■ **WHAT YOU NEED TO DO**
Copy every line from the records below that carries the word "oldest".

■ ■ ■

`src/hw/rtl/rafr_pkg.sv`:
```
`default_nettype none

package rafr_pkg;

  localparam int unsigned RING_DEPTH_DEF = 8;
  localparam int unsigned FRAME_LEN_DEF  = 8;

  localparam int unsigned APB_ADDR_W = 3;
  localparam int unsigned APB_DATA_W = 32;

  // register word index
  localparam logic REG_NODE_ADDRESS = 1'b0;

  // frame offsets that carry command and argument
  localparam int unsigned CODE_OFFSET = 2;
  localparam int unsigned ARG_OFFSET  = 4;

  typedef logic [7:0] byte_t;

  localparam byte_t NEWLINE_BYTE = 8'h0A;

  typedef enum logic [1:0] {
    OP_RX_BYTE  = 2'd0,
    OP_POLL     = 2'd1,
    OP_TX_PUSH  = 2'd2,
    OP_TX_READY = 2'd3
  } op_t;

  typedef struct packed {
    op_t   op;
    byte_t data;
  } item_t;

  typedef struct packed {
    logic  rx_overrun;
    logic  poll_empty;
    logic  cmd_valid;
    byte_t cmd_code;
    byte_t cmd_arg;
    logic  tx_accepted;
    logic  tx_valid;
    byte_t tx_data;
    logic  drive_enable;
  } result_t;

endpackage

`default_nettype wire

```
`src/hw/rtl/rafr_ram.sv`:
```
`default_nettype none

module rafr_ram #(
  parameter int unsigned WIDTH = 8,
  parameter int unsigned DEPTH = 8
) (
  input  wire logic                     clk,
  input  wire logic                     wr_en,
  input  wire logic [$clog2(DEPTH)-1:0] wr_addr,
  input  wire logic [WIDTH-1:0]         wr_data,
  input  wire logic [$clog2(DEPTH)-1:0] rd_addr,
  output logic      [WIDTH-1:0]         rd_data
);

  logic [WIDTH-1:0] mem [DEPTH];

  always_ff @(posedge clk) begin
    if (wr_en) begin
      mem[wr_addr] <= wr_data;
    end
    rd_data <= mem[rd_addr];
  end

endmodule

`default_nettype wire

```
`src/hw/rtl/rafr_ring.sv`:
```
`default_nettype none

module rafr_ring #(
  parameter int unsigned DEPTH = rafr_pkg::RING_DEPTH_DEF
) (
  input  wire logic            clk,
  input  wire logic            rst,
  input  wire logic            push,
  input  wire rafr_pkg::byte_t push_data,
  input  wire logic            pop,
  input  wire logic            clear,
  output logic                 full,
  output logic                 empty,
  output rafr_pkg::byte_t      head_data
);

  import rafr_pkg::*;

  localparam int unsigned PTR_W = $clog2(DEPTH);
  localparam logic [PTR_W-1:0] LAST = PTR_W'(DEPTH - 1);

  logic [PTR_W-1:0] head, tail;
  logic [PTR_W-1:0] head_inc, tail_inc;
  logic [PTR_W-1:0] head_next, tail_next;
  logic             byp_hit;
  byte_t            byp_data;
  byte_t            ram_q;

  always_comb begin
    head_inc  = (head == LAST) ? '0 : head + PTR_W'(1);
    tail_inc  = (tail == LAST) ? '0 : tail + PTR_W'(1);
    full      = (head_inc == tail);
    empty     = (head == tail);
    head_next = clear ? '0 : (push ? head_inc : head);
    tail_next = clear ? '0 : (pop ? tail_inc : tail);
    head_data = byp_hit ? byp_data : ram_q;
  end

  always_ff @(posedge clk) begin
    if (rst) begin
      head    <= '0;
      tail    <= '0;
      byp_hit <= 1'b0;
    end else begin
      head    <= head_next;
      tail    <= tail_next;
      // write into the slot being prefetched: RAM returns old data
      byp_hit <= push && (head == tail_next);
    end
    byp_data <= push_data;
  end

  // read address runs one step ahead so the oldest byte is ready next cycle
  rafr_ram #(
    .WIDTH (8),
    .DEPTH (DEPTH)
  ) u_ram (
    .clk     (clk),
    .wr_en   (push),
    .wr_addr (head),
    .wr_data (push_data),
    .rd_addr (tail_next),
    .rd_data (ram_q)
  );

endmodule

`default_nettype wire

```
`src/hw/rtl/rafr_front.sv`:
```
`default_nettype none

module rafr_front (
  input  wire logic            clk,
  input  wire logic            rst,
  input  wire logic            in_valid,
  output logic                 in_ready,
  input  wire logic [1:0]      opcode,
  input  wire rafr_pkg::byte_t data_byte,
  output logic                 q_valid,
  output rafr_pkg::item_t      q_item,
  input  wire logic            q_take
);

  import rafr_pkg::*;

  item_t      slot [2];
  logic       wr_ptr, rd_ptr;
  logic [1:0] count;
  logic       push, pop;
  item_t      item_in;

  always_comb begin
    in_ready     = (count != 2'd2);
    q_valid      = (count != 2'd0);
    q_item       = slot[rd_ptr];
    push         = in_valid && in_ready;
    pop          = q_valid && q_take;
    item_in.op   = op_t'(opcode);
    item_in.data = data_byte;
  end

  always_ff @(posedge clk) begin
    if (rst) begin
      wr_ptr <= 1'b0;
      rd_ptr <= 1'b0;
      count  <= 2'd0;
    end else begin
      if (push) begin
        wr_ptr <= ~wr_ptr;
      end
      if (pop) begin
        rd_ptr <= ~rd_ptr;
      end
      count <= count + {1'b0, push} - {1'b0, pop};
    end
    if (push) begin
      slot[wr_ptr] <= item_in;
    end
  end

endmodule

`default_nettype wire

```
`src/hw/rtl/rafr_back.sv`:
```
`default_nettype none

module rafr_back #(
  parameter int unsigned RING_DEPTH = rafr_pkg::RING_DEPTH_DEF,
  parameter int unsigned FRAME_LEN  = rafr_pkg::FRAME_LEN_DEF
) (
  input  wire logic            clk,
  input  wire logic            rst,
  input  wire rafr_pkg::byte_t node_address,
  input  wire logic            q_valid,
  input  wire rafr_pkg::item_t q_item,
  output logic                 q_take,
  output logic                 out_valid,
  input  wire logic            out_ready,
  output rafr_pkg::result_t    res
);

  import rafr_pkg::*;

  localparam int unsigned CNT_W = $clog2(FRAME_LEN + 1);
  localparam logic [CNT_W-1:0] LEN_C  = CNT_W'(FRAME_LEN);
  localparam logic [CNT_W-1:0] CODE_C = CNT_W'(CODE_OFFSET);
  localparam logic [CNT_W-1:0] ARG_C  = CNT_W'(ARG_OFFSET);

  logic             rx_push, rx_pop, tx_push, tx_pop, clear;
  logic             rx_full, rx_empty, tx_full, tx_empty;
  byte_t            rx_head_data, tx_head_data;
  logic [CNT_W-1:0] frame_count, frame_count_next;
  logic             in_frame, in_frame_next;
  logic             drive_on, drive_on_next;
  byte_t            code_byte, code_byte_next;
  byte_t            arg_byte, arg_byte_next;
  byte_t            c;
  result_t          r;

  always_comb begin
    q_take           = q_valid && (!out_valid || out_ready);
    rx_push          = 1'b0;
    rx_pop           = 1'b0;
    tx_push          = 1'b0;
    tx_pop           = 1'b0;
    clear            = 1'b0;
    frame_count_next = frame_count;
    in_frame_next    = in_frame;
    drive_on_next    = drive_on;
    code_byte_next   = code_byte;
    arg_byte_next    = arg_byte;
    c                = rx_head_data;
    r                = '0;
    if (q_take) begin
      unique case (q_item.op)
        OP_RX_BYTE: begin
          if (rx_full) begin
            r.rx_overrun = 1'b1;
          end else begin
            rx_push = 1'b1;
          end
        end
        OP_POLL: begin
          if (rx_empty) begin
            r.poll_empty = 1'b1;
          end else begin
            rx_pop = 1'b1;
            if (c == node_address || in_frame) begin
              in_frame_next = 1'b1;
              // only offsets 2 and 4 of the frame are ever read back
              if (frame_count < LEN_C) begin
                if (frame_count == CODE_C) begin
                  code_byte_next = c;
                end
                if (frame_count == ARG_C) begin
                  arg_byte_next = c;
                end
              end
              if (c == NEWLINE_BYTE) begin
                frame_count_next = '0;
                in_frame_next    = 1'b0;
                clear            = 1'b1;
                r.cmd_valid      = 1'b1;
                r.cmd_code       = code_byte_next;
                r.cmd_arg        = arg_byte_next;
              end else if (frame_count < LEN_C) begin
                frame_count_next = frame_count + CNT_W'(1);
              end
            end
          end
        end
        OP_TX_PUSH: begin
          drive_on_next = 1'b1;
          if (!tx_full) begin
            tx_push       = 1'b1;
            r.tx_accepted = 1'b1;
          end
        end
        OP_TX_READY: begin
          if (tx_empty) begin
            drive_on_next = 1'b0;
          end else begin
            tx_pop    = 1'b1;
            r.tx_valid = 1'b1;
            r.tx_data  = tx_head_data;
          end
        end
        default: ;
      endcase
    end
    r.drive_enable = drive_on_next;
  end

  always_ff @(posedge clk) begin
    if (rst) begin
      frame_count <= '0;
      in_frame    <= 1'b0;
      drive_on    <= 1'b0;
      code_byte   <= '0;
      arg_byte    <= '0;
      out_valid   <= 1'b0;
    end else begin
      frame_count <= frame_count_next;
      in_frame    <= in_frame_next;
      drive_on    <= drive_on_next;
      code_byte   <= code_byte_next;
      arg_byte    <= arg_byte_next;
      if (q_take) begin
        out_valid <= 1'b1;
      end else if (out_ready) begin
        out_valid <= 1'b0;
      end
    end
    if (q_take) begin
      res <= r;
    end
  end

  rafr_ring #(
    .DEPTH (RING_DEPTH)
  ) u_rx_ring (
    .clk       (clk),
    .rst       (rst),
    .push      (rx_push),
    .push_data (q_item.data),
    .pop       (rx_pop),
    .clear     (clear),
    .full      (rx_full),
    .empty     (rx_empty),
    .head_data (rx_head_data)
  );

  rafr_ring #(
    .DEPTH (RING_DEPTH)
  ) u_tx_ring (
    .clk       (clk),
    .rst       (rst),
    .push      (tx_push),
    .push_data (q_item.data),
    .pop       (tx_pop),
    .clear     (clear),
    .full      (tx_full),
    .empty     (tx_empty),
    .head_data (tx_head_data)
  );

endmodule

`default_nettype wire

```
`src/hw/rtl/rs485_addressed_frame_receiver.sv`:
```
// Half-duplex RS-485 line buffer with an addressed frame receiver. Each input
// word carries an opcode (line byte received, poll, push transmit byte,
// transmitter ready) and a data byte; each word yields exactly one result word.
// Receive and transmit rings have RING_DEPTH slots and hold RING_DEPTH-1 bytes;
// a full receive ring drops the byte and flags rx_overrun, a full transmit ring
// reports tx_accepted low. A poll pops one received byte into the framer: a
// byte equal to node_address (register 0, byte address 0) opens a frame, a
// newline closes it, returns frame bytes 2 and 4 as cmd_code/cmd_arg and
// empties both rings. Bytes past FRAME_LEN are not stored. Transmitter ready
// pops one byte, or drops drive_enable when the transmit ring is empty.
// Throughput is one word per clock unless out_ready stalls it. Each word is
// registered in the two-entry input queue, then goes combinationally through
// the execute stage, doing all its work, into the result register. The ring
// RAMs prefetch the oldest byte so a pop never waits on the read port.
// No clearing pass after reset: ring slots are only read once written.
`default_nettype none

module rs485_addressed_frame_receiver #(
  parameter int unsigned RING_DEPTH = rafr_pkg::RING_DEPTH_DEF,
  parameter int unsigned FRAME_LEN  = rafr_pkg::FRAME_LEN_DEF
) (
  input  wire logic                            clk,
  input  wire logic                            rst,
  // APB config port
  input  wire logic                            psel,
  input  wire logic                            penable,
  input  wire logic                            pwrite,
  input  wire logic [rafr_pkg::APB_ADDR_W-1:0] paddr,
  input  wire logic [rafr_pkg::APB_DATA_W-1:0] pwdata,
  output logic      [rafr_pkg::APB_DATA_W-1:0] prdata,
  output logic                                 pready,
  // input words
  input  wire logic                            in_valid,
  output logic                                 in_ready,
  input  wire logic [1:0]                      opcode,
  input  wire logic [7:0]                      data_byte,
  // result words
  output logic                                 out_valid,
  input  wire logic                            out_ready,
  output logic                                 rx_overrun,
  output logic                                 poll_empty,
  output logic                                 cmd_valid,
  output logic [7:0]                           cmd_code,
  output logic [7:0]                           cmd_arg,
  output logic                                 tx_accepted,
  output logic                                 tx_valid,
  output logic [7:0]                           tx_data,
  output logic                                 drive_enable
);

  import rafr_pkg::*;

  byte_t   node_address;
  logic    cfg_wr;
  logic    q_valid;
  item_t   q_item;
  logic    q_take;
  result_t res;

  // Config: single register, word index in paddr[2], byte lanes ignored.
  assign pready = 1'b1;
  assign cfg_wr = psel && penable && pwrite && pready;

  always_ff @(posedge clk) begin
    if (rst) begin
      node_address <= '0;
    end else if (cfg_wr && paddr[2] == REG_NODE_ADDRESS) begin
      node_address <= pwdata[7:0];
    end
  end

  always_comb begin
    prdata = '0;
    if (paddr[2] == REG_NODE_ADDRESS) begin
      prdata = {{(APB_DATA_W - 8){1'b0}}, node_address};
    end
  end

  // Front: accept and decode words into a short queue.
  rafr_front u_front (
    .clk       (clk),
    .rst       (rst),
    .in_valid  (in_valid),
    .in_ready  (in_ready),
    .opcode    (opcode),
    .data_byte (data_byte),
    .q_valid   (q_valid),
    .q_item    (q_item),
    .q_take    (q_take)
  );

  // Back: rings, framer and driver enable; registered result word.
  rafr_back #(
    .RING_DEPTH (RING_DEPTH),
    .FRAME_LEN  (FRAME_LEN)
  ) u_back (
    .clk          (clk),
    .rst          (rst),
    .node_address (node_address),
    .q_valid      (q_valid),
    .q_item       (q_item),
    .q_take       (q_take),
    .out_valid    (out_valid),
    .out_ready    (out_ready),
    .res          (res)
  );

  assign rx_overrun   = res.rx_overrun;
  assign poll_empty   = res.poll_empty;
  assign cmd_valid    = res.cmd_valid;
  assign cmd_code     = res.cmd_code;
  assign cmd_arg      = res.cmd_arg;
  assign tx_accepted  = res.tx_accepted;
  assign tx_valid     = res.tx_valid;
  assign tx_data      = res.tx_data;
  assign drive_enable = res.drive_enable;

  // One opcode per word: at most one event flag per result.
  a_one_event: assert property (@(posedge clk) disable iff (rst)
    out_valid |-> $onehot0({rx_overrun, poll_empty, cmd_valid, tx_accepted, tx_valid}))
    else $error("more than one event flag in a result word");

  // A transmit byte that entered the ring always leaves the line driven.
  a_push_drives: assert property (@(posedge clk) disable iff (rst)
    (out_valid && tx_accepted) |-> drive_enable)
    else $error("accepted transmit byte without drive enable");

  // Payload bytes of events that did not occur read as zero.
  a_idle_bytes_zero: assert property (@(posedge clk) disable iff (rst)
    out_valid |-> ((cmd_valid || (cmd_code == 8'd0 && cmd_arg == 8'd0))
                   && (tx_valid || tx_data == 8'd0)))
    else $error("nonzero payload byte without its event");

endmodule

`default_nettype wire

```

■ ■ ■

■ **FINISHED TASK**
  // read address runs one step ahead so the oldest byte is ready next cycle
// RAMs prefetch the oldest byte so a pop never waits on the read port.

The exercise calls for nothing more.